テレビ・ジャンルの中には、情報番組・バラエティ・スポーツ・ドラマなどが存在する。その中で、テレビ・ドキュメンタリーというジャンルは 1950年代草創期以降、長い間、視聴者に愛されてきた。テレビ・ドキュメンタリーは他の番組とは違って、「スタジオ」や「生中継」といった場所と時間の制限がない特殊な形態をしている。当初の「テレビ批判」「社会教養番組」という役割はさらに領域を広げ、現代では芸能、趣味、プロフェッショナルなど、より視聴者に身近な題を取りあげられるようになった。テレビ・ドキュメンタリーの現代における社会的役割、また、長年視聴者を獲得し続けている理由を、NHK『ドキュメント 72時間』を中心に研究した。

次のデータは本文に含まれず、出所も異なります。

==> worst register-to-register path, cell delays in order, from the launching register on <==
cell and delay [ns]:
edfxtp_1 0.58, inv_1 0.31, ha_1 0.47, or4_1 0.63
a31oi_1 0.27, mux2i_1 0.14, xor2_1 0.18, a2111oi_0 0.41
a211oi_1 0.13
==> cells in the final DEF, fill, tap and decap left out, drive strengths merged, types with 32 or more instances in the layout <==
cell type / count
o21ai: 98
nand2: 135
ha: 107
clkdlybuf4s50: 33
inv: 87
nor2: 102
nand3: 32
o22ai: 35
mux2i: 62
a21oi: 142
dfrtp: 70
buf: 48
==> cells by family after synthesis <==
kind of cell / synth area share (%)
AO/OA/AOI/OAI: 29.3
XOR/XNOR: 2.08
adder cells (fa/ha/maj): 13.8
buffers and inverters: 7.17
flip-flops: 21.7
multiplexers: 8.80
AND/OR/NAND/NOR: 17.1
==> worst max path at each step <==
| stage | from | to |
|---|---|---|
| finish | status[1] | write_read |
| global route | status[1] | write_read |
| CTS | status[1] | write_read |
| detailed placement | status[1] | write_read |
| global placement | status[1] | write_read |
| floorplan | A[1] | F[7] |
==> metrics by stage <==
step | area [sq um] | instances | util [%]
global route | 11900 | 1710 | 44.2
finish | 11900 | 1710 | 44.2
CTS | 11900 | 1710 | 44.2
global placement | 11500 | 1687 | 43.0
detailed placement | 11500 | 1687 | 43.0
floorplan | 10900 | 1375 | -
Context: an optimization exercise on an open-source flow, tuned for small area and a short achievable clock period. The choices shown serve that exercise and are no tape-out recipe. Only simulation tests tie the RTL to the original design; equivalence was not proved. No activity file was given, so power comes from the tool's default toggle rates.

`flow/config.mk`:
```
export PLATFORM = sky130hd
export DESIGN_NAME = alu
export DESIGN_NICKNAME = alu
export VERILOG_FILES = /design/flow/design.v
export SDC_FILE = /design/flow/constraint.sdc
export NUM_CORES = 8
export LEC_CHECK = 0
export CAP_MARGIN = 20
export CORE_MARGIN = 2
export CORE_UTILIZATION = 40
export SETUP_SLACK_MARGIN = 1.5
export SLEW_MARGIN = 20
export SYNTH_HIERARCHICAL = 1
```
`flow/constraint.sdc`:
```
create_clock -name core_clock -period 7.5 [get_ports {clk}]
set_input_delay 1.5000 -clock core_clock [delete_from_list [all_inputs] [get_ports {clk}]]
set_output_delay 1.5000 -clock core_clock [all_outputs]
set_load 0.01 [all_outputs]
```
From an optimization exercise on the open Yosys and OpenROAD flow, aimed at small area; shortcuts taken in it are not production practice.
In this exercise RTL edits were held to simulation tests only and were not proved equivalent to the original.
Power is estimated from default activity; no workload was simulated.

==> run a <==
// RegisterFile32Bits
module RegisterFile32Bits(DataIn,DataA,DataB,RdAddress1,RdAddress2,WrtAddress,clk,Reset,Wenable);
==> module AOI22, before the edit <==
module AOI22 (A0, S0, A1, S1, Y);
input A0, S0, A1, S1;
output Y;
assign Y = ~((A0 & S0) | (A1 & S1));
endmodule
==> module MuxBit, before the edit <==
module MuxBit (In, Sel, Out);
input [31:0] In;
input [31:0] Sel;
output Out;
wire [10:0] t;
genvar k;
generate
  for (k = 0; k < 10; k = k + 1) begin : g
    AOI222 a (In[3*k], Sel[3*k], In[3*k+1], Sel[3*k+1], In[3*k+2], Sel[3*k+2], t[k]);
  end
endgenerate
AOI22 a10 (In[30], Sel[30], In[31], Sel[31], t[10]);
assign Out = ~&t;
endmodule
==> module Mux32to1, before the edit <==
module Mux32to1 (Regs, Sel, Regout);
input [1023:0] Regs;
input [31:0] Sel;
output [31:0] Regout;
genvar i, j;
generate
  for (i = 0; i < 32; i = i + 1) begin : b
    wire [31:0] col;
    for (j = 0; j < 32; j = j + 1) begin : r
      assign col[j] = Regs[32*j + i];
    end
    MuxBit m (col, Sel, Regout[i]);
  end
endgenerate
endmodule
export LEC_CHECK = 0
export CAP_MARGIN = 20
export CORE_MARGIN = 2
export CORE_UTILIZATION = 50
export SLEW_MARGIN = 20
export SYNTH_HIERARCHICAL = 1
export SYNTH_MINIMUM_KEEP_SIZE = 0
create_clock -name core_clock -period 7.0 [get_ports {clk}]
run.sh (not shown) runs the stock make flow with config.mk's settings and CLKGATE_MAP_FILE= SYNTH_SCRIPT=/design/flow/synth_recipe.tcl, a recipe that flattens the netlist after the stock synthesis.
==> inputs of run b, as changes to run a <==
--- a/flow/design.v
+++ b/flow/design.v
@@ -33,14 +33,10 @@
 output Y;
 assign Y = ~((A0 & S0) | (A1 & S1) | (A2 & S2));
 endmodule
-module AOI22 (A0, S0, A1, S1, Y);
-input A0, S0, A1, S1;
-output Y;
-assign Y = ~((A0 & S0) | (A1 & S1));
-endmodule
-module MuxBit (In, Sel, Out);
-input [31:0] In;
-input [31:0] Sel;
+module MuxBit (In, Sel, T10, Out);
+input [29:0] In;
+input [29:0] Sel;
+input T10;
 output Out;
 wire [10:0] t;
 genvar k;
@@ -49,7 +45,7 @@
     AOI222 a (In[3*k], Sel[3*k], In[3*k+1], Sel[3*k+1], In[3*k+2], Sel[3*k+2], t[k]);
   end
 endgenerate
-AOI22 a10 (In[30], Sel[30], In[31], Sel[31], t[10]);
+assign t[10] = T10;
 assign Out = ~&t;
 endmodule
 module Mux32to1 (Regs, Sel, Regout);
@@ -63,7 +59,7 @@
     for (j = 0; j < 32; j = j + 1) begin : r
       assign col[j] = Regs[32*j + i];
     end
-    MuxBit m (col, Sel, Regout[i]);
+    MuxBit m (col[29:0], Sel[29:0], ~((col[30] & Sel[30]) | (col[31] & Sel[31])), Regout[i]);
   end
 endgenerate
 endmodule
Settings changed: CAP_MARGIN 20 to 0, CTS_BUF_LIST from default to sky130_fd_sc_hd__clkbuf_16, CTS_CLUSTER_DIAMETER from default to 100, CTS_CLUSTER_SIZE from default to 24, SLEW_MARGIN 20 to 0.
==> qor summary <==
Run status: run a timing/DRC/antenna clean; run b timing/DRC/antenna clean
GRT met2 Usage: run a 63.8%; run b 61.1%
Non-filler cells in the finished layout: run a 4,854; run b 4,662
Worst stage delay on the critical path: run a 860 ps; run b 710 ps
Grt met1 use: run a 59.7%; run b 58.4%
Initial antenna violation count: run a 25; run b 14
Layout cell share with drive strength beyond 1: run a 13.2%; run b 7.12%
Synthesis-to-layout area growth: run a 18.9%; run b 11.8%
Share of the synthesized area in the top cell type: run a 50.6%; run b 50.9%
FF-to-FF Start: run a Valid[13]; run b Valid[4]
Initial drt markers: run a 10.9k; run b 9,714
Maximum achievable frequency: run a 150 MHz; run b 147 MHz
Arrival time of data at the critical path endpoint: run a 5270 ps; run b 5400 ps
Post-Syn Area: run a 0.0405 mm2; run b 0.0403 mm2
Starting Density: run a 50.4%; run b 50.3%
Die area: run a 0.0833 mm2; run b 0.0829 mm2
Power attributed to combinational cells: run a 1.64 mW; run b 1.61 mW
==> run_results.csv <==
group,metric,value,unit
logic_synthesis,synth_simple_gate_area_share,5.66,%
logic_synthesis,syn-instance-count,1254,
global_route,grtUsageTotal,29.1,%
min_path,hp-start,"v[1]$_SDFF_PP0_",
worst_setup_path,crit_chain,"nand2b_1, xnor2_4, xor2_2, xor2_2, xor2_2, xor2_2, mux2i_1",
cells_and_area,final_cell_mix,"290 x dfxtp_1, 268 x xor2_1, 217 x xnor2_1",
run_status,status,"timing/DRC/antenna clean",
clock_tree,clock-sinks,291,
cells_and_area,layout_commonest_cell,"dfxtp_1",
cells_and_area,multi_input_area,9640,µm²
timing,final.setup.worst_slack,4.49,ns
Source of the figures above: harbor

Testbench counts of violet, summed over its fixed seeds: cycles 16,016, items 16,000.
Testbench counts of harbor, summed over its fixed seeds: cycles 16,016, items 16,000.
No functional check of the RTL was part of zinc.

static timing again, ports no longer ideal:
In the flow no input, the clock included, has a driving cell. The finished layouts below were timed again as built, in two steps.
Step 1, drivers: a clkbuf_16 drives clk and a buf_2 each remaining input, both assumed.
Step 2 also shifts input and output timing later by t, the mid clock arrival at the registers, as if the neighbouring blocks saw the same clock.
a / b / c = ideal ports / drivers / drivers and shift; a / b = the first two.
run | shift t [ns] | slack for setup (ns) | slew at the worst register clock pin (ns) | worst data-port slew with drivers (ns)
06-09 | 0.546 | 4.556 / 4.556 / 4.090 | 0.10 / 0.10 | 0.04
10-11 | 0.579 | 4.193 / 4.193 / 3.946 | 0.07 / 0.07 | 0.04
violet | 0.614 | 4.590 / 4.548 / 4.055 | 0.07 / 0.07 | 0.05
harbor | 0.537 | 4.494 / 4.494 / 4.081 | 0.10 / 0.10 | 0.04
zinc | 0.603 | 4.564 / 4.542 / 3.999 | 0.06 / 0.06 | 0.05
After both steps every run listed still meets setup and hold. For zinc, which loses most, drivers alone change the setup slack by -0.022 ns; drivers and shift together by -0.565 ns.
What follows belongs to an exercise in optimizing a design on an open flow for small area; a production flow would make more cautious choices. RTL that was checked went through simulation tests only; none was proved equivalent to the original. Power figures rest on the tool's default switching activity, not on a simulated workload.

## garnet
==> module rc_ge, before the edit <==
module rc_ge #(parameter N = 8) (input [N-1:0] a, input [N-1:0] b, output ge);
  wire [N:0] c;
  assign c[0] = 1'b1;
  genvar i;
  generate for (i = 0; i < N; i = i + 1) begin : g
    assign c[i+1] = (a[i] & ~b[i]) | (c[i] & (a[i] | ~b[i]));
  end endgenerate
  assign ge = c[N];
endmodule
Settings: LEC_CHECK=0, CAP_MARGIN=20, CORE_MARGIN=2, CORE_UTILIZATION=60, CTS_BUF_LIST=sky130_fd_sc_hd__clkbuf_8, GPL_TIMING_DRIVEN=0, PLACE_DENSITY=0.75, SLEW_MARGIN=20; clock period 16.0 ns.
run.sh (not shown) runs the stock make flow with config.mk's settings and CLKGATE_MAP_FILE= SYNTH_SCRIPT=/design/flow/synth_recipe.tcl, a recipe that flattens the netlist after the stock synthesis.
Modified inputs, yarrow compared to garnet
diff --git a/flow/design.v b/flow/design.v
--- a/flow/design.v
+++ b/flow/design.v
@@ -634,9 +634,9 @@
 module rc_ge #(parameter N = 8) (input [N-1:0] a, input [N-1:0] b, output ge);
   wire [N:0] c;
   assign c[0] = 1'b1;
   genvar i;
   generate for (i = 0; i < N; i = i + 1) begin : g
-    assign c[i+1] = (a[i] & ~b[i]) | (c[i] & (a[i] | ~b[i]));
+    assign c[i+1] = (a[i] & ~b[i]) | (c[i] & ~(a[i] ^ b[i]));
   end endgenerate
   assign ge = c[N];
 endmodule
==> summary.txt <==
In the reports for garnet and yarrow, the smaller upper clock frequency limit belongs to garnet. yarrow vs. garnet: final standard cell count with taps included and fillers excluded went down by 59, final-layout fill cell count went down by about 0.9%, wire length went down by 1500 um. Detailed-route vias per instance ended up 1.6% lower on yarrow than on garnet. Relative to garnet, the clock network fraction of total power of yarrow is lower by 1.8 points. According to the power report, total power for yarrow is lower than for garnet. yarrow vs garnet — post-synth net total dropped slightly. yarrow vs. garnet: sequential share of layout area went up by 0.56 points.
For yarrow, only the layout was checked, not whether the RTL still works.
What follows belongs to an exercise in optimizing a design on an open flow for small area, a short achievable clock period and few clock cycles; a production flow would make more cautious choices.
No run shown here included a check of the RTL's function; only the layout flow was run.
No activity file was given, so power comes from the tool's default toggle rates.

`flow/flow/run.sh`:
```
#!/bin/bash
# Standard layout, with plain buf_1 cells as the port buffers and resizing not
# held to each cell's footprint.
set -euo pipefail
bash standard.sh "BUFFER_PORTS_ARGS=-buffer_cell sky130_fd_sc_hd__buf_1" MATCH_CELL_FOOTPRINT=0 finish > make_finish.log 2>&1
```
`flow/standard.sh`:
```
#!/bin/bash
# synth_recipe.tcl (not shown) runs the flow's synth.tcl, then flattens the netlist and writes it again
# the make line also repeats each setting of config.mk as NAME=value (left out here)
make -C /OpenROAD-flow-scripts/flow DESIGN_CONFIG=/design/flow/config.mk WORK_HOME=/design/flow/orfs CLKGATE_MAP_FILE= SYNTH_SCRIPT=/design/flow/synth_recipe.tcl "${@:-finish}"
```
`flow/config.mk`:
```
export PLATFORM = sky130hd
export DESIGN_NAME = simple_cpu
export DESIGN_NICKNAME = simple_cpu
export VERILOG_FILES = /design/flow/design.v
export SDC_FILE = /design/flow/constraint.sdc
export NUM_CORES = 4
export LEC_CHECK = 0
export ABC_AREA = 1
export CAP_MARGIN = 20
export CORE_MARGIN = 2
export CORE_UTILIZATION = 40
export SETUP_SLACK_MARGIN = 2.4
export SLEW_MARGIN = 20
```
`flow/constraint.sdc`:
```
create_clock -name core_clock -period 5.0 [get_ports {clk}]
set_input_delay 1.0000 -clock core_clock [delete_from_list [all_inputs] [get_ports {clk}]]
set_output_delay 1.0000 -clock core_clock [all_outputs]
set_load 0.01 [all_outputs]
```
`flow/design.v`:
```
module simple_cpu (
    input clk,
    input rst_n,
    input instr_valid,
    input [15:0] instr,
    output instr_ready,
    input [7:0] mem_rdata,
    input mem_ready,
    output reg mem_req,
    output reg mem_we,
    output [7:0] mem_addr,
    output [7:0] mem_wdata,
    output reg done,
    output reg [3:0] flags   
);
  reg [7:0] regfile[0:7];
  reg x_alu;   
  reg [2:0] x_rd;
  reg [3:0] x_imm;
  reg c_add, c_sub, c_g, c_p, c_shl, c_shr;
  reg [7:0] opa;   
  reg [7:0] opb;   
  integer i;
  wire x_ld = mem_req & ~mem_we;
  wire stall = mem_req & ~mem_ready;
  assign instr_ready = ~stall;
  wire accept = instr_valid & ~stall;
  wire [3:0] ag = opb[3:0] & x_imm;
  wire [3:0] at = opb[3:0] | x_imm;
  wire [3:0] ap = opb[3:0] ^ x_imm;
  wire ac1 = ag[0];
  wire ac2 = ag[1] | (at[1] & ag[0]);
  wire ac3 = ag[2] | (at[2] & ag[1]) | (at[2] & at[1] & ag[0]);
  wire ac4 = ag[3] | (at[3] & ag[2]) | (at[3] & at[2] & ag[1]) | (at[3] & at[2] & at[1] & ag[0]);
  assign mem_addr = {opb[7] ^ (ac4 & opb[6] & opb[5] & opb[4]),
                     opb[6] ^ (ac4 & opb[5] & opb[4]),
                     opb[5] ^ (ac4 & opb[4]),
                     opb[4] ^ ac4,
                     ap[3] ^ ac3, ap[2] ^ ac2, ap[1] ^ ac1, ap[0]};
  assign mem_wdata = opa;
  wire [7:0] bx = opb ^ {8{c_sub}};
  wire [7:0] p = opa ^ bx;
  wire [7:0] g = opa & bx;
  wire [7:0] g1, p1, g2, p2, g3, p3;
  genvar k;
  generate
    for (k = 0; k < 8; k = k + 1) begin : pfx
      if (k % 2 == 1) begin : l1a
        assign g1[k] = g[k] | (p[k] & g[k-1]);
        assign p1[k] = p[k] & p[k-1];
      end else begin : l1b
        assign g1[k] = g[k];
        assign p1[k] = p[k];
      end
      if (k % 4 >= 2) begin : l2a
        assign g2[k] = g1[k] | (p1[k] & g1[(k/4)*4+1]);
        assign p2[k] = p1[k] & p1[(k/4)*4+1];
      end else begin : l2b
        assign g2[k] = g1[k];
        assign p2[k] = p1[k];
      end
      if (k >= 4) begin : l3a
        assign g3[k] = g2[k] | (p2[k] & g2[3]);
        assign p3[k] = p2[k] & p2[3];
      end else begin : l3b
        assign g3[k] = g2[k];
        assign p3[k] = p2[k];
      end
    end
  endgenerate
  wire [7:0] cy = {g3[6:0] | (p3[6:0] & {7{c_sub}}), c_sub};
  wire [7:0] sum = p ^ cy;
  wire [2:0] rot = opb[2:0];
  wire [7:0] r1 = rot[0] ? {opa[6:0], opa[7]} : opa;
  wire [7:0] r2 = rot[1] ? {r1[5:0], r1[7:6]} : r1;
  wire [7:0] r3 = rot[2] ? {r2[3:0], r2[7:4]} : r2;
  reg [7:0] shmask;
  always @(*) begin
    for (i = 0; i < 8; i = i + 1)
      shmask[i] = (c_shl & (i >= rot)) | (c_shr & ((rot == 3'd0) | (i < rot)));
  end
  wire [7:0] alu_res = ({8{c_add}} & sum) | ({8{c_g}} & g) | ({8{c_p}} & p) |
                       (shmask & r3);
  wire [7:0] wr_val = alu_res | ({8{x_ld}} & mem_rdata);
  wire wr_en = x_alu | (x_ld & mem_ready);
  wire [3:0] i_op = instr[15:12];
  wire [2:0] i_rd = instr[11:9];
  wire [2:0] i_rs = instr[7:5];
  wire [3:0] i_imm = instr[3:0];
  wire i_alu = (i_op >= 4'h1) && (i_op <= 4'h8);
  wire i_mem = (i_op == 4'h9) || (i_op == 4'hA);
  wire i_immop = (i_op == 4'h6) || (i_op == 4'h7) || (i_op == 4'h8);
  wire [7:0] ra_oh = 8'b1 << i_rd;
  wire [7:0] rb_oh = 8'b1 << i_rs;
  reg [7:0] rf_a, rf_b;
  always @(*) begin
    rf_a = 8'h00;
    rf_b = 8'h00;
    for (i = 0; i < 8; i = i + 1) begin
      rf_a = rf_a | ({8{ra_oh[i]}} & regfile[i]);
      rf_b = rf_b | ({8{rb_oh[i]}} & regfile[i]);
    end
  end
  wire fwd_a = wr_en && (x_rd == i_rd);
  wire fwd_b = wr_en && (x_rd == i_rs) && !i_immop;
  wire [2:0] i_rot = (i_op == 4'h8) ? 3'd0 - i_imm[2:0] : i_imm[2:0];
  wire [7:0] opb_rf = i_immop ? {4'h0, i_imm[3], i_rot} : rf_b;
  always @(posedge clk) begin
    c_add <= accept & ((i_op == 4'h1) || (i_op == 4'h2) || (i_op == 4'h6));
    c_sub <= accept & (i_op == 4'h2);
    c_g   <= accept & ((i_op == 4'h3) || (i_op == 4'h4));   
    c_p   <= accept & ((i_op == 4'h4) || (i_op == 4'h5));   
    c_shl <= accept & (i_op == 4'h7) & !i_imm[3];
    c_shr <= accept & (i_op == 4'h8) & !i_imm[3];
    opa <= ({8{stall}} & opa) | ({8{~stall & fwd_a}} & wr_val) | ({8{~stall & ~fwd_a}} & rf_a);
    opb <= ({8{stall}} & opb) | ({8{~stall & fwd_b}} & wr_val) | ({8{~stall & ~fwd_b}} & opb_rf);
    x_imm <= ({4{stall}} & x_imm) | ({4{~stall}} & i_imm);
    if (!stall) begin
      x_rd  <= i_rd;
      mem_we <= (i_op == 4'hA);
    end
  end
  always @(posedge clk or negedge rst_n) begin
    if (!rst_n) begin
      x_alu <= 1'b0;
      mem_req <= 1'b0;
      done <= 1'b0;
      flags <= 4'b0;
      for (i = 0; i < 8; i = i + 1) regfile[i] <= 8'h0;
    end else begin
      x_alu <= accept & i_alu;
      if (!stall) mem_req <= accept & i_mem;
      if (accept && i_op == 4'hF) done <= 1'b1;
      if (wr_en) regfile[x_rd] <= wr_val;
      if (x_alu) begin
        flags[3] <= (alu_res == 8'h0);
        flags[2] <= alu_res[7];
      end
    end
  end
endmodule
```
==> flow_metrics.env, run 1 <==
export IMPL_busiest_layer="met1"
export IMPL_first_iter_violations=640
export IMPL_setup_ws_ns=2.05
export IMPL_gp_congestion=0.911
export IMPL_initial_utilization_pct=41.0
export IMPL_fmax_mhz=339
export IMPL_fin_util_pct=46.6
export IMPL_worst_slew_pin_slew_ns=0.799
export IMPL_num_vias=6113
export IMPL_grt_antenna_before_repair=0
export IMPL_first_global_vias=5449
export IMPL_fin_nets=955
export IMPL_ioPinCount=52
export IMPL_ys_seq_area_share_pct=38.5
export IMPL_viasPerCell=5.44
export IMPL_setup_viol=0
export IMPL_fp_coreArea_um2=15300
export IMPL_skew_ns=0.00442
export IMPL_grt_total_usage_pct=24.4
export IMPL_cts_sinks=99
export IMPL_layout_drive_gt1_share_pct=10.1
export IMPL_post_route_period_util_pct=59.0
export IMPL_gr_total_overflow=0
export IMPL_arrival_ns=1.95
export IMPL_netlist_instances=862
export IMPL_outcome="no timing/DRC/antenna violations"
export IMPL_grtUsageMet2_pct=35.5
export IMPL_cts_root_buf="clkbuf_16"
export IMPL_layout_common_cells="249 x nand2_1, 108 x inv_1, 72 x nand3_1"
export IMPL_finalHoldViolCount=0
export IMPL_fp_dieW_um=129
export IMPL_numPortBuffers=47
export IMPL_yosysUniqueCellTypes=48
export IMPL_hold_buffers=0
export IMPL_met3_usage_pct=3.66
export IMPL_cts_tree="done"
export IMPL_rows=45
export IMPL_grt_max_degree=70
export IMPL_drt_total_wl_um=20000
export IMPL_critPathMaxFanout=2
export IMPL_hpwl_um=14000
export IMPL_firstDrtPassIters=8
export IMPL_ir_drop_uv=244
export IMPL_p_per_area_nw_per_um2=425
export IMPL_pwr_share_seq_pct=39.5
export IMPL_p_leak_nw=3.27
export IMPL_clock_latency_ns=0.36
export IMPL_setup_worst_path_end_class="primary output"
export IMPL_hold_path_class="flop to flop"
export IMPL_switchingPower_mw=1.16
export IMPL_die_area_um2=16600
export IMPL_numCtsBuffers=9
export IMPL_synth_edff_count=8
export IMPL_swShare_pct=38.4
export IMPL_setup_tns_final_ns=0
export IMPL_ant_nets=0
export IMPL_final_common_cell="nand2_1"
export IMPL_drc=0
export IMPL_power_internal_mw=1.86
export IMPL_period_minus_slack_ns=2.95
export IMPL_rsz0062_at_grt="true"
export IMPL_critical_path_class="flop to primary output"
export IMPL_dp_slack_ns=1.61
export IMPL_drv_slew=0
export IMPL_die_y_um=129
export IMPL_htree_levels=3
export IMPL_clkTransAtPathRegs_ns=0.07
export IMPL_setup_worst_path_start_class="flop"
export IMPL_syn_area_per_cell_um2=7.25
export IMPL_maxSlewHeadroom_pct=46.7
export IMPL_area_growth_pct=13.8
export IMPL_ys_flop_type="dfrtp_1"
export IMPL_grt_pass1_wl_um=30500
export IMPL_synthArstFlopShare_pct=69.7
export IMPL_syn_area_um2=6250
export IMPL_yosysWarnings=2
export IMPL_wl_per_cell_um=17.8
export IMPL_grtUsageMet1_pct=36.1
export IMPL_p_clk_share_pct=25.2
export IMPL_ys_ff_latch=99
export IMPL_max_cap_viol_count=0
export IMPL_cts_buffer_depth=2
export IMPL_crit_required_ns=4.00
export IMPL_combPwrFrac_pct=35.3
export IMPL_diodes=0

第 1章では、様々なテレビ・ジャンルの中でテレビ・ドキュメンタリーはどのような役割を務めているか提示した。アンケート対象番組制作会社 339社の中でドキュメンタリーは 5

番目に多く制作されており、かつては視聴者の「知的好奇心」を満たすものとして機能していた。第 2章では、吉田直哉や小沢一郎、森達也といった著名な 6人のドキュメンタリー作家を取りあげ、吉田直哉等のジャーナリスト的な性格や、牛山純一のテレビ的性格等を比較した。そして、結局「ドキュメンタリー」とは一つの解釈を提示しているに過ぎないという主張をした。第 3 章では、牛山純一の論をさらに展開させ、「テレビの特質」と「個人の魅力」について提示し、第 4 章では、NHK『ドキュメント 72 時間』の撮影方法・撮影対象、撮影者と被写体の不安定な関係について考察した。第 5章・第 6章では、番組内から 2つの回を取りあげ、番組の基本形をしている聞き込み型ドキュメンタリーさらに、番組内では例外的な密着型ドキュメンタリーの内容の流れを分析した。第 7章では「個人の魅力」がテレビ・ドキュメンタリーの大きな要素になっていることについて「レンタルなんもしない人」を取りあげ、彼のテレビ的な部分を明確化した。第 8章では、『ドキュメント 72時間』特有の定点観察の効果について、また、撮影者が客観的な撮影者に徹することなく、撮影者と対象者の「対話」を軸に番組を構成していることについて論じた。第 9章では、番組を構成するレーション・テロップ・音声・音楽・画といった 5つの要素を抜き出して表にまとめ、分析した。結果として、画や音声が場面の状況説明、ナレーションやテロップが視聴者の思考過程の誘導、そして最終的に「音楽」が視聴者の感情を揺さぶる決定的な要素になっていると主張した。テレビ・ドキュメンタリーは編集過程において、番組制作者側が視聴者に「見るべき視点」「感ずるべき感情」を与える仕組みを作り出しているとした。NHK『ドキュメント 72時間』は一貫として「人生」をテーマにしている。視聴者に被写体(対話者)の多種多様な人生を提示することで、視聴者に現代の様々な「生き方」を知ってもらう役割を担っているのだ。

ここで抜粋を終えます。